The nation’s largest civil suit claim between Sabir Argaw, the prominent local businessman, and his Singaporean partners involving 370 million Br finally ended with an amicable settlement. Sabir agreed to transfer his shares in two companies, which he formed with Wilmar, to the latter with a total of 337.3 million Br including compensations.

The two parties settled the case after a year plus court battle over share buyout in the two companies, Repi Soap & Detergents S.C and Repi-Wilmar Industries S.C. Beyond Sabir’s agreement to transfer his shares in these companies, the amicable settlement involves the closing of six pending court litigation.

The amicable settlement between the parties was signed on March 16, 2018, and filed with the court the next day. The five justices of the Cassation Bench of the Federal Supreme Court approved it during the latest court session held on April 11, 2018.

“We find the amicable agreement contradicting to neither moral nor legal grounds,” reads the verdict of the Cassation Bench’s justices.

According to the settlement, Sabir will be getting 200.5 million Br for the share transfer, 100 million Br as a compensation for the damage and costs that he has incurred and sustained and 11.8 million Br as a dividend since the establishment of the two companies.
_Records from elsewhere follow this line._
==> config.mk <==
export PLATFORM = sky130hd
export DESIGN_NAME = axil_mem_xorshift64
export DESIGN_NICKNAME = d
export VERILOG_FILES = /design/src/rtl/axil_mem_pkg.sv /design/src/rtl/axil_mem_xorshift64.sv
export SDC_FILE = /design/constraint.sdc
export NUM_CORES = 1
export LEC_CHECK = 0
export CORE_MARGIN = 2
export CORE_UTILIZATION = 30
export CTS_CLUSTER_DIAMETER = 50
export DETAILED_ROUTE_END_ITERATION = 10
export PLACE_DENSITY = 0.5
export SLEW_MARGIN = 10
export SYNTH_ARGS = -nofsm -noshare
export SYNTH_HDL_FRONTEND = slang
export SYNTH_SLANG_ARGS = --single-unit
==> constraint.sdc <==
create_clock -name clk -period 2.3 [get_ports clk]
set_input_delay 0.46 -clock clk [delete_from_list [all_inputs] [get_ports clk]]
set_output_delay 0.46 -clock clk [all_outputs]
set_load 0.03 [all_outputs]
==> src/rtl/axil_mem_pkg.sv <==
// Shared types and constants for the AXI-Lite memory model: response codes,
// FSM state encodings, default register addresses and the address decoder.
package axil_mem_pkg;

  typedef enum logic [1:0] {
    RESP_OKAY   = 2'b00,
    RESP_SLVERR = 2'b10
  } resp_e;

  typedef enum logic [1:0] {
    R_IDLE,
    R_WAIT,
    R_RESP
  } rd_state_e;

  typedef enum logic [1:0] {
    W_IDLE,
    W_WAIT,
    W_RESP
  } wr_state_e;

  typedef enum logic [1:0] {
    REG_MEM,
    REG_CONSOLE,
    REG_PASS,
    REG_OOB
  } region_e;

  localparam logic [31:0] DEF_CONSOLE_ADDR = 32'h1000_0000;
  localparam logic [31:0] DEF_PASS_ADDR    = 32'h2000_0000;
  localparam logic [31:0] DEF_PASS_MAGIC   = 32'd123456789;
  localparam logic [63:0] LFSR_SEED        = 64'd88172645463325252;

  // Register addresses take priority over the out-of-range check.
  function automatic region_e decode(input logic [31:0] addr,
                                     input logic [31:0] console_addr,
                                     input logic [31:0] pass_addr,
                                     input logic [31:0] mem_bytes);
    if (addr == console_addr)   return REG_CONSOLE;
    else if (addr == pass_addr) return REG_PASS;
    else if (addr >= mem_bytes) return REG_OOB;
    else                        return REG_MEM;
  endfunction

endpackage

==> src/rtl/axil_mem_xorshift64.sv <==
// 64-bit xorshift (13/7/17) pseudo-random source; low bits drive stall decisions.
module axil_mem_xorshift64
  import axil_mem_pkg::*;
#(
  parameter int unsigned OUT_W = 5
) (
  input  logic             clk,
  input  logic             resetn,
  input  logic             en,
  output logic [OUT_W-1:0] rnd
);
  logic [63:0] state;
  logic [63:0] nxt;

  always_comb begin
    nxt = state ^ (state << 13);
    nxt = nxt ^ (nxt >> 7);
    nxt = nxt ^ (nxt << 17);
  end

  always_ff @(posedge clk or posedge resetn) begin
    if (resetn)  state <= LFSR_SEED;
    else if (en) state <= nxt;
  end

  assign rnd = state[OUT_W-1:0];
endmodule

== Yosys cells after proc, flatten, opt, wreduce, memory -nomap -nowiden ==
Index checks and enable logic that the tools add are counted.

* Register bits: 64
* Logic and storage cells: 4
* Bits of input ports: 3

* Bitwise operators: 3

{| class="wikitable"
|+ Operators with widths
! operator !! number
|-
| 64-bit bitwise XOR || 2
|-
| 64-bit by 57-bit bitwise XOR with 64-bit output || 1
|}

== Depth between registers and ports, before layout ==
* Depth in word-level cells: 3
* Depth in mapped cells: 5
* Gate-level depth less buffers: 4

== Worst setup path before layout ==
OpenSTA, ideal clock, no wires.

* Path type: register -> register
* Start point: register state[24]
* End point: register state[47]
* Setup slack: 0.504 ns
* Library setup time: 0.124 ns
* Stages on the path, launching flop included: 6
* Data required time: 2.176 ns
* Period minus slack after synthesis: 1.796 ns
* Data arrival time: 1.672 ns
* Cells stage by stage: dfstp_2 buf_4 xor3_2 xnor3_1 nand2b_1 xnor2_1

* Cells in the longest elaborated chain, start to end: 3

{| class="wikitable"
|+ RTL lines
! item !! line !! source
|-
| start: declaration || axil_mem_xorshift64.sv:12 || <nowiki>logic [63:0] state;</nowiki>
|-
| start signal: assignment || axil_mem_xorshift64.sv:23 || <nowiki>else if (en) state <= nxt;</nowiki>
|-
| 64-bit bitwise XOR || axil_mem_xorshift64.sv:16 || <nowiki>nxt = state ^ (state << 13);</nowiki>
|-
| 64-bit by 57-bit bitwise XOR with 64-bit output || axil_mem_xorshift64.sv:17 || <nowiki>nxt = nxt ^ (nxt >> 7);</nowiki>
|-
| 64-bit bitwise XOR || axil_mem_xorshift64.sv:18 || <nowiki>nxt = nxt ^ (nxt << 17);</nowiki>
|}

No other way between the ends.
A chain may end at the register's enable or synchronous reset.

== Worst setup path in the final report ==
* Start point: register state[2]
* End point: output port rnd[2]

{| class="wikitable"
|+ RTL lines
! item !! line !! source
|-
| end: declaration || axil_mem_xorshift64.sv:10 || <nowiki>output logic [OUT_W-1:0] rnd</nowiki>
|}

No word-level cell between the ends.

==> impl_metrics.json <==
{
  "period_minus_slack_ns": 2.085,
  "synth_nets": 382,
  "fmax_mhz": 479.5,
  "io_pins": 8,
  "drc_errors": 0,
  "ctsResizeCount": 0,
  "rsz0062_at_grt": "no",
  "critPathLaunchType": "flop",
  "post-cts-setup-buffers": 0,
  "crit_path_max_fanout": 4,
  "crit_family": "buffers and inverters",
  "status": "completed",
  "fp.dieArea_mm2": 0.01697,
  "crit_required_ns": 1.84,
  "syn_inst": 379,
  "clk_pin_slew_worst_paths_ns": 0.05,
  "synth-seq-cells": 64,
  "firstDrtPassIters": 4,
  "pre_cts_ws_ns": 0.4640,
  "clockRootBuffer": "clkbuf_16",
  "finalClockSkew_ns": 0.008289,
  "port_buffers": 7,
  "hpwlAfterDp_mm": 6.420,
  "clkLatencyLatePin_ns": 0.34,
  "ys_warn_count": 0,
  "cap_violations": 0,
  "critPathMaxStageDelay_ns": 0.69,
  "timing.final.ws_setup_ns": 0.2146,
  "vias": 2337,
  "top_register": "state",
  "numCtsBuffers": 9,
  "cts_tree": "yes",
  "finalSetupViolCount": 0,
  "grt_start_max_net_pins": 34,
  "largest_reg_flops": 64,
  "reg2reg_depth": 4,
  "grt_pass1_vias": 2597,
  "yosysSeqAreaShare_pct": 34.25,
  "tns_ns": 0,
  "fin_area_mm2": 0.005299,
  "fillers": 1527,
  "cts.sinks": 64,
  "worst_slew_pin_slew_ns": 0.5429,
  "antenna_left": 0,
  "synth.cell_area_mm2": 0.004782,
  "grt-ovfl-total": 0,
  "placed_area_mm2": 0.004974,
  "postRouteWirelength_mm": 8.895,
  "die_y_um": 130.3,
  "syn2layout_area_growth_pct": 10.81,
  "final_common_cell": "xnor2_1",
  "synth_cell_type_count": 22,
  "cts_hold_buf": 0,
  "grt_use_total_pct": 12.05,
  "cp.arrival_ns": 1.63,
  "crit_path_end_kind": "output port",
  "initial_core_util_pct": 30.43,
  "hold_viol": 0,
  "antennaDiodeCount": 0,
  "crit_chain": "clkdlybuf4s50_1",
  "worst-path-buf-inv": 1,
  "first_iter_violations": 109,
  "fin_nets": 361,
  "place_congestion": 0.7029,
  "avgSynthCellArea_um2": 12.62,
  "layout-drive-gt1-share_pct": 17.08,
  "cts_buffer_depth": 2,
  "rows": 46,
  "cp.depth": 1,
  "drv_slew": 0,
  "antenna_found_initial": 0,
  "die_w_um": 130.3,
  "hold_class": "input port to asynchronous set/reset pin",
  "final_cell_mix": "xnor2_1, nand2_1, xnor3_1",
  "slew_headroom_pct": 63.55,
  "top_regs": "state: 64 flops",
  "via_per_inst": 4.036,
  "holdWs_ns": 0.3807,
  "wl_per_cell_um": 15.36,
  "slowest_stage": "clkdlybuf4s50_1",
  "period_share_pct": 90.67,
  "core_area_mm2": 0.01571,
  "grt_pass1_wl_mm": 14.92,
  "crit_type": "flop to output port",
  "htreeDepth": 3
}
==> layout make-up <==
class                           instances  area [µm²]  area share (%)
Clock buffer                           13       260.3           4.911
Sequential cell                        64        1638           30.91
Tap cell                              216       270.3           5.100
Multi-Input combinational cell        267        2899           54.71
Timing Repair Buffer                   15       162.7           3.070
Clock inverter                          3       65.06           1.228
Inverter                                1       3.754         0.07084
==> routing by layer <==
layer	part of all wire (%)	GRT usage (%)	up-vias	wire length, µm
met5	0	0	-	0
met4	1.3	3.605	0	113
met3	3.7	4.551	6	326
met2	46	18.76	23	4107
met1	49	15.68	1178	4347
li1	-	-	1130	-
==> cells in the mapped netlist <==
library cell	instances	area, µm²
a21oi_1	4	20.02
buf_1	5	18.77
buf_2	18	90.09
buf_4	7	52.55
buf_6	2	22.52
clkbuf_1	14	52.55
clkbuf_2	1	5.000
dfrtp_1	35	875.8
dfstp_2	29	762.0
inv_1	1	3.750
mux2_2	2	22.52
mux2i_1	1	10.01
nand2_1	47	176.4
nand2b_1	9	56.30
nor2_1	4	15.01
nor2b_1	3	18.77
xnor2_1	107	937.2
xnor2_2	3	48.80
xnor3_1	47	1059
xor2_1	28	245.2
xor3_1	8	190.2
xor3_2	4	100.1
==> per-stage QoR <==
stage                     instances  utilization [%]
final                           579            33.72
after global routing            579            33.72
after CTS                       579            33.72
after detailed placement        563            31.65
after global placement          563            31.65
after floorplan                 379                -
==> final timing paths <==
check | startpoint | to | slack, ns
hold / removal | resetn | state[49] | 0.38
setup reg to reg | state[19] | state[49] | 0.46
hold reg to reg | state[59] | state[59] | 0.48
setup / recovery | state[2] | rnd[2] | 0.21
max in group asynchronous | resetn | state[20] | 1.35
min in group clk | state[59] | state[59] | 0.48
==> kinds of logic (layout without fill, tap and decap cells) <==
group | count (synthesis) | in the layout | synth area share, %
compound gates | 4 | 4 | 0.4186
flops | 64 | 64 | 34.25
simple gates | 63 | 63 | 5.573
xor+xnor | 197 | 197 | 53.95
buf+inv | 48 | 32 | 5.128
mux | 3 | 3 | 0.6802
Power is not shown: default switching activity piles up to over one toggle a cycle in this logic, so the estimate is an artifact.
He will also get 24.8 million Br as a compensation for the court litigation Wilmar filed against him over a dispute transpired during a purchase of sesame. The payments shall be settled within 42 days of the Court’s approval of the agreement.

Although Sabir agreed to transfer his shares to the Singaporean companies this time, the Federal High and Supreme courts granted his buyout right ordering the three companies, Wilmar Europe Holdings, Wilmar Edible Oils and Wilmar Resources, to transfer their shares to him. Before going to court for battle, the parties had a long-lasting relationship in the import and distribution of palm oil.

Their long-lasting relationship grew one step as Sabir allied with Wilmar to form 14 factories in a joint venture agreement in 2014, each having a 50pc share. The merger aimed at setting up a manufacturing complex in Dima and Sebeta towns for an estimated investment of seven billion Birr. The complex is supposed to consolidate the edible oil refinery and packing plant, a production plant of soft, oils, soaps and detergents and a sesame processing plant.

The project was inaugurated with the presence of former Prime Minister Hailemariam Desalegn, ministers of Trade and Industry, commissioner of the Ethiopian Investment Commission and delegates from the Office of the Prime Minister.

After forming the partnership, Sabir assigned his two sons as managing and marketing directors, while Wilmar recruited board chairperson and general manager. However, the partnership could not proceed following the disagreement which surfaced over the details of the establishment of the companies. Consequently, they decided to dissolve the venture.

To dissolve the partnership they hired Ernst & Young (EY) to assess and determine the value of the companies. EY valued the companies to be between four and 4.2 billion Br. However, Wilmar, which was established in 1991 and operating in 50 countries employing 90,000 people at its 450 plants, estimated the total cost of the businesses to be 740 million Br stating EY’s valuation was overvalued. Consequently, via an email, it offered Sabir to buy out the company, to sell his shares to them, or to agree on selling his shares to a third party.

Accepting the first offer, Sabir proceeded for the execution of the deal until Wilmar International forwarded a new precondition with 10 points. But Sabir, whose company is a sole agent of Kiwi, Bic, Energizer, Colgate, Palmolive, various stationery brands, and B29 Soap, did not agree with the new proposal and finally took the case to court on February 17, 2017, requesting the enforcement of the buyout.

After a five-month-long battle at the High Court, the litigation ended in June 2017 with High Court’s ruling in favour of Sabir. It led Willmar to appeal to the Federal Supreme Court, which also sustained the lower court’s decision as the applicant could not lower 370 million Br to proceed with the litigation. The case later went to the Cassation Bench with Willmar’s appellate filing, in the middle of this, the amicable resolution proposal came into the scene.

In separate files, the two parties were battling at the High Court suing each other over a sesame trading deal, where Alsam was the exporter and Wilmar was the recipient. Including these two files, the suits between the parties are closed with the agreement they have entered into the amicable agreement. According to the amicable settlement, a party which breaches the deal will be fined with 200 million Br.

The lawyers of both parties refrained from giving any comment mentioning the confidentiality of their deal.